# WORK REQUEST
Provide again, from the entries below, every line from the one containing "export LEC_CHECK = 0" through the one containing "export IMPL_power_mw=1.61", exactly as written, and no other line.

# ENTRIES PROVIDED

<file path="src/rtl/seq_gen_serial_if.sv">
// Pattern-request and serial-output bundle for seq_gen_serial.
// master = pattern requester / stream consumer, slave = the transmitter.
interface seq_gen_serial_if #(
    parameter int unsigned WIDTH = 8
) ();
    localparam int unsigned LW = $clog2(WIDTH) + 1;

    logic             start_in;
    logic [WIDTH-1:0] pattern_in;
    logic [LW-1:0]    len_in;
    logic [3:0]       repeat_in;
    logic             data_out;
    logic             valid_out;
    logic             busy_out;
    logic             done_out;

    modport master (
        output start_in, pattern_in, len_in, repeat_in,
        input  data_out, valid_out, busy_out, done_out
    );

    modport slave (
        input  start_in, pattern_in, len_in, repeat_in,
        output data_out, valid_out, busy_out, done_out
    );
endinterface

</file>
<file path="src/rtl/seq_gen_serial.sv">
// Serial pattern transmitter: sends the low len bits of a latched word MSB-first,
// repeat+1 times with GAP_CYCLES idle cycles between repetitions.
module seq_gen_serial #(
    parameter int unsigned WIDTH      = 8,
    parameter int unsigned GAP_CYCLES = 2,
    parameter logic        IDLE_LEVEL = 1'b0
) (
    input  logic               clock_in,
    input  logic               rst_n_in,
    seq_gen_serial_if.slave    bus
);
    localparam int unsigned IW       = $clog2(WIDTH);
    localparam int unsigned LW       = IW + 1;
    localparam int unsigned GW       = (GAP_CYCLES > 1) ? $clog2(GAP_CYCLES) : 1;
    localparam int unsigned GAP_LAST = (GAP_CYCLES > 0) ? GAP_CYCLES - 1 : 0;

    typedef enum logic [1:0] {
        S_IDLE  = 2'd0,
        S_SHIFT = 2'd1,
        S_GAP   = 2'd2
    } state_t;

    state_t           state_q, state_d;
    logic [WIDTH-1:0] pat_q,   pat_d;
    logic [LW-1:0]    len_q,   len_d;
    logic [IW-1:0]    idx_q,   idx_d;
    logic [3:0]       rep_q,   rep_d;
    logic [GW-1:0]    gap_q,   gap_d;
    logic             data_q,  data_d;
    logic             valid_q, valid_d;
    logic             busy_q,  busy_d;
    logic             done_q,  done_d;

    logic [LW-1:0]    len_c;
    logic [IW-1:0]    first_idx_c;
    logic [IW-1:0]    reload_idx_c;

    // Out-of-range lengths (0 or above WIDTH) mean a full-width pattern
    always_comb begin
        len_c = bus.len_in;
        if (bus.len_in == LW'(0) || bus.len_in > LW'(WIDTH)) begin
            len_c = LW'(WIDTH);
        end
        first_idx_c  = IW'(len_c - LW'(1));
        reload_idx_c = IW'(len_q - LW'(1));
    end

    // Outputs are computed for the next cycle so they leave straight from flops
    always_comb begin
        state_d = state_q;
        pat_d   = pat_q;
        len_d   = len_q;
        idx_d   = idx_q;
        rep_d   = rep_q;
        gap_d   = gap_q;
        data_d  = IDLE_LEVEL;
        valid_d = 1'b0;
        busy_d  = 1'b0;
        done_d  = 1'b0;

        case (state_q)
            S_IDLE: begin
                if (bus.start_in) begin
                    pat_d   = bus.pattern_in;
                    len_d   = len_c;
                    rep_d   = bus.repeat_in;
                    idx_d   = first_idx_c;
                    state_d = S_SHIFT;
                    data_d  = bus.pattern_in[first_idx_c];
                    valid_d = 1'b1;
                    busy_d  = 1'b1;
                end
            end
            S_SHIFT: begin
                busy_d = 1'b1;
                if (idx_q != IW'(0)) begin
                    idx_d   = idx_q - IW'(1);
                    data_d  = pat_q[idx_d];
                    valid_d = 1'b1;
                end else if (rep_q == 4'd0) begin
                    state_d = S_IDLE;
                    busy_d  = 1'b0;
                    done_d  = 1'b1;
                end else begin
                    rep_d = rep_q - 4'd1;
                    idx_d = reload_idx_c;
                    if (GAP_CYCLES == 0) begin
                        data_d  = pat_q[reload_idx_c];
                        valid_d = 1'b1;
                    end else begin
                        state_d = S_GAP;
                        gap_d   = GW'(GAP_LAST);
                    end
                end
            end
            S_GAP: begin
                busy_d = 1'b1;
                if (gap_q == GW'(0)) begin
                    state_d = S_SHIFT;
                    data_d  = pat_q[idx_q];
                    valid_d = 1'b1;
                end else begin
                    gap_d = gap_q - GW'(1);
                end
            end
            default: begin
                state_d = S_IDLE;
            end
        endcase
    end

    always_ff @(posedge clock_in or negedge rst_n_in) begin
        if (!rst_n_in) begin
            state_q <= S_IDLE;
            pat_q   <= '0;
            len_q   <= '0;
            idx_q   <= '0;
            rep_q   <= '0;
            gap_q   <= '0;
            data_q  <= IDLE_LEVEL;
            valid_q <= 1'b0;
            busy_q  <= 1'b0;
            done_q  <= 1'b0;
        end else begin
            state_q <= state_d;
            pat_q   <= pat_d;
            len_q   <= len_d;
            idx_q   <= idx_d;
            rep_q   <= rep_d;
            gap_q   <= gap_d;
            data_q  <= data_d;
            valid_q <= valid_d;
            busy_q  <= busy_d;
            done_q  <= done_d;
        end
    end

    assign bus.data_out  = data_q;
    assign bus.valid_out = valid_q;
    assign bus.busy_out  = busy_q;
    assign bus.done_out  = done_q;
endmodule
</file>
<file path="src/flat_wrapper.sv">
// flat-port wrapper written by rule: the top's interface ports become plain ports
module seq_gen_serial_flat 
#(
    parameter int unsigned WIDTH      = 8,
    parameter int unsigned GAP_CYCLES = 2,
    parameter logic        IDLE_LEVEL = 1'b0
)
  (clock_in, rst_n_in, bus_start_in, bus_pattern_in, bus_len_in, bus_repeat_in, bus_data_out, bus_valid_out, bus_busy_out, bus_done_out);
  seq_gen_serial_if #(.WIDTH(WIDTH)) bus_i ();
  input  logic clock_in;
  input  logic rst_n_in;
  input wire logic [$bits(bus_i.start_in)-1:0] bus_start_in;
  input wire logic [$bits(bus_i.pattern_in)-1:0] bus_pattern_in;
  input wire logic [$bits(bus_i.len_in)-1:0] bus_len_in;
  input wire logic [$bits(bus_i.repeat_in)-1:0] bus_repeat_in;
  output wire logic [$bits(bus_i.data_out)-1:0] bus_data_out;
  output wire logic [$bits(bus_i.valid_out)-1:0] bus_valid_out;
  output wire logic [$bits(bus_i.busy_out)-1:0] bus_busy_out;
  output wire logic [$bits(bus_i.done_out)-1:0] bus_done_out;
  assign bus_i.start_in = bus_start_in;
  assign bus_i.pattern_in = bus_pattern_in;
  assign bus_i.len_in = bus_len_in;
  assign bus_i.repeat_in = bus_repeat_in;
  assign bus_data_out = bus_i.data_out;
  assign bus_valid_out = bus_i.valid_out;
  assign bus_busy_out = bus_i.busy_out;
  assign bus_done_out = bus_i.done_out;
  seq_gen_serial #(.WIDTH(WIDTH), .GAP_CYCLES(GAP_CYCLES), .IDLE_LEVEL(IDLE_LEVEL)) u_core (.clock_in(clock_in), .rst_n_in(rst_n_in), .bus(bus_i));
endmodule
</file>
<file path="config.mk">
export PLATFORM = sky130hd
export DESIGN_NAME = seq_gen_serial_flat
export DESIGN_NICKNAME = d
export VERILOG_FILES = /design/src/rtl/seq_gen_serial_if.sv /design/src/rtl/seq_gen_serial.sv /design/src/flat_wrapper.sv
export SDC_FILE = /design/constraint.sdc
export NUM_CORES = 1
export LEC_CHECK = 0
export CORE_MARGIN = 2
export CORE_UTILIZATION = 58
export DETAILED_ROUTE_END_ITERATION = 7
export PLACE_DENSITY = 0.82
export SYNTH_ARGS = -nofsm -noshare
export SYNTH_HDL_FRONTEND = slang
export SYNTH_SLANG_ARGS = --single-unit
</file>
<file path="constraint.sdc">
create_clock -name clock_in -period 3.4 [get_ports clock_in]
set_input_delay 1.02 -clock clock_in [delete_from_list [all_inputs] [get_ports clock_in]]
set_output_delay 1.02 -clock clock_in [all_outputs]
set_load 0.01 [all_outputs]
</file>
==> results.sh <==
export IMPL_cts_resized=0
export IMPL_wl_met2_mm=1.75
export IMPL_drtPass1Iterations=4
export IMPL_cp_end_kind="flop"
export IMPL_power_mw=1.61
export IMPL_root_buffer="clkbuf_4"
export IMPL_grt_setup_unrepaired="false"
export IMPL_grt_pass1_vias=1278
export IMPL_htree_levels=1
export IMPL_grt_total_usage=0.229
export IMPL_worst_path_max_fanout=12
export IMPL_cts_setup_buffers=0
export IMPL_worst_setup_path_start_kind="input port"
export IMPL_num_io_pins=23
export IMPL_vdd_ir_drop_max_mv=0.685
export IMPL_grt_pass1_wl_mm=5.75
export IMPL_synth_area_top_cells="dfrtp_1 (38%), ha_1 (7.7%), mux2i_1 (6.1%), mux2_2 (5.5%), mux4_1 (4.8%)"
export IMPL_wl_per_cell_um=16.4
export IMPL_syn_area_sq_um=1630
export IMPL_period_needed_ns=2.40
export IMPL_grt_antenna_before_repair=0
export IMPL_post_route_drc_count=0
export IMPL_skew_ns=0.0177
export IMPL_die_x_um=57.0
export IMPL_drive_gt1_frac=0.104
export IMPL_p_leak_nw=0.845
export IMPL_synth_top_cell_by_area="dfrtp_1"
export IMPL_met3_wirelength_um=121
export IMPL_p_comb_frac=0.554
export IMPL_max_freq_mhz=417
export IMPL_port_buffers=22
export IMPL_setup_viol=0
export IMPL_row_count=19
export IMPL_wl_met1_mm=1.59
export IMPL_synthCells=162
export IMPL_ys_seq_elements=25
export IMPL_dieHeight_um=57.0
export IMPL_p_sw_mw=0.678
export IMPL_holdWs_ns=0.530
export IMPL_cts_sinks=25
export IMPL_cts_reportedPaths_clkPinSlew_ns=0.16
export IMPL_core_sq_um=2710
export IMPL_synth_most_common_cell="dfrtp_1"
export IMPL_ctsHoldBuffers=0
export IMPL_die_area_sq_um=3250
export IMPL_ys_warnings_count=0
export IMPL_maxCapViolations=0
export IMPL_cts_made_buffers=3
export IMPL_p_per_area_nw_per_um2=849
export IMPL_top_layer="met4"
export IMPL_pwr_share_seq=0.354
export IMPL_ys_types=40
export IMPL_worstPathArrival_ns=2.66
export IMPL_synth_ff_type="dfrtp_1"
export IMPL_synthTopCellsByCount="dfrtp_1 (25), inv_1 (14), nand2_1 (14)"
export IMPL_antenna_left=0
export IMPL_drt_iter0_drc=39
export IMPL_synth_seq_area_share=0.383
export IMPL_timing_final_max_slew_violations=0
export IMPL_hold_class="reg -> reg"
export IMPL_worstSkewPairLatency_ns=0.35
export IMPL_finalCritPeriodShare=0.705
export IMPL_gp_routability_congestion=0.854
export IMPL_syn_area_per_cell_sq_um=10.1
export IMPL_finalSetupTns_ns=0
export IMPL_postSynth_asyncResetShare=1.00
export IMPL_syn_to_final_growth_pct=16.5
export IMPL_clkPwrFrac=0.092
export IMPL_worst_endpoint_required_ns=3.66
export IMPL_grt_overflow_total=0
export IMPL_synth_nets=191
export IMPL_grt_start_max_net_pins=26
export IMPL_finalNetCount=213
export IMPL_netlist_area_leader_share=0.383
export IMPL_relSlewSlack=0.507
export IMPL_hold_viol=0
export IMPL_layout_setup_ws_ns=1.00
export IMPL_dpl_hpwl_mm=2.70
export IMPL_place_ws_ns=0.657
export IMPL_critical_path_class="in -> reg"
export IMPL_p_int_mw=0.935
export IMPL_synth_edff_count=0
export IMPL_outcome="finished, final reports clean"
export IMPL_viasPerCell=6.11
export IMPL_initial_core_util=0.602
export IMPL_num_antenna_cells=0
export IMPL_switching_share=0.420
export IMPL_vias=1308
export IMPL_tightest_slew_ns=0.738
export IMPL_clk_path_buf_depth=2
export IMPL_cts_tree="yes"
export IMPL_wl_mm=3.51
stage by stage:
stage | util | cells | cell area (sq um)
after floorplan | - | 162 | 1630
after global placement | 0.690 | 210 | 1870
after detailed placement | 0.690 | 210 | 1870
after CTS | 0.701 | 214 | 1900
after global routing | 0.701 | 214 | 1900
final | 0.701 | 214 | 1900
cells in the final DEF (no fill, tap or decap), types with 3 or more instances in the layout:
cell             count
dfrtp_1             25
clkdlybuf4s50_1     22
inv_1               14
nand2_1             14
mux2i_1             10
o21ai_0             10
ha_1                10
nor2_1               8
mux2_2               8
a31oi_1              6
nor3_1               5
nor3b_1              4
nor2b_1              4
a21oi_1              4
nand2b_1             3
mux4_1               3
clkbuf_4             3
buf_4                3
routing by layer:
layer	global-route usage	up-vias
li1	-	625
met1	0.295	647
met4	0.0930	0
met5	0	-
met2	0.392	31
met3	0.0272	5
registers in the layout (all words and copies together) (netlist names):
register,cells
u_core.pat_q,8
u_core.gap_q,1
u_core.idx_q,3
u_core.len_q,3
u_core.bus.done_out,1
u_core.bus.busy_out,1
u_core.bus.valid_out,1
u_core.rep_q,4
u_core.bus.data_out,1
u_core.state_q,2
final cells by class:
| class | instances | area [sq um] |
|---|---|---|
| flip-flops and latches | 25 | 626 |
| fillers | 222 | 810 |
| inverters | 14 | 52.6 |
| clock inverters | 1 | 7.51 |
| repair buffers | 25 | 243 |
| well taps | 31 | 38.8 |
| clock buffers | 3 | 22.5 |
| multi-input cells | 115 | 911 |
kinds of logic (layout without fill, tap and decap cells):
kind of cell             Yosys count  in the layout  synth area share
AND/OR/NAND/NOR                   44             44             0.143
AO/OA/AOI/OAI                     37             37             0.158
flip-flops                        25             25             0.383
buffers and inverters             22             43            0.0583
multiplexers                      21             21             0.165
adder cells (fa/ha/maj)           10             10            0.0767
XOR/XNOR                           3              3            0.0161
worst max-delay path: stages:
cell and delay [ns]:
clkdlybuf4s50_1 0.69, nor3b_1 0.25, a31oi_1 0.06, a2111o_1 0.43
a41oi_2 0.20
path summary, 6_finish.rpt:
path / cells after the start / from / slack (ns) / to
max: 5 / bus_len_in[0] / 1.00 / u_core.bus.data_out$_DFF_PN0_
min: 2 / u_core.len_q[1]$_DFFE_PN0P_ / 0.53 / u_core.len_q[1]$_DFFE_PN0P_
max reg2reg: 6 / u_core.rep_q[0]$_DFFE_PN0P_ / 1.39 / u_core.rep_q[1]$_DFFE_PN0P_
min reg2reg: 2 / u_core.len_q[1]$_DFFE_PN0P_ / 0.53 / u_core.len_q[1]$_DFFE_PN0P_
max in group asynchronous: 2 / rst_n_in / 2.13 / u_core.len_q[2]$_DFFE_PN0P_
min in group asynchronous: 2 / rst_n_in / 1.01 / u_core.pat_q[7]$_DFFE_PN0P_
power by group through the flow:
stage               Sequential, mW  Combinational, mW  Clock (mW)
floorplan                    0.524              0.712           0
global placement             0.563              0.849           0
detailed placement           0.578              0.892           0
CTS                          0.570              0.897       0.149
global route                 0.592              0.982       0.158
finish                       0.572              0.894       0.148
Power figures use the tool's default switching activity.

# PROBLEM SOLUTION
export LEC_CHECK = 0
export CORE_MARGIN = 2
export CORE_UTILIZATION = 58
export DETAILED_ROUTE_END_ITERATION = 7
export PLACE_DENSITY = 0.82
export SYNTH_ARGS = -nofsm -noshare
export SYNTH_HDL_FRONTEND = slang
export SYNTH_SLANG_ARGS = --single-unit
</file>
<file path="constraint.sdc">
create_clock -name clock_in -period 3.4 [get_ports clock_in]
set_input_delay 1.02 -clock clock_in [delete_from_list [all_inputs] [get_ports clock_in]]
set_output_delay 1.02 -clock clock_in [all_outputs]
set_load 0.01 [all_outputs]
</file>
==> results.sh <==
export IMPL_cts_resized=0
export IMPL_wl_met2_mm=1.75
export IMPL_drtPass1Iterations=4
export IMPL_cp_end_kind="flop"
export IMPL_power_mw=1.61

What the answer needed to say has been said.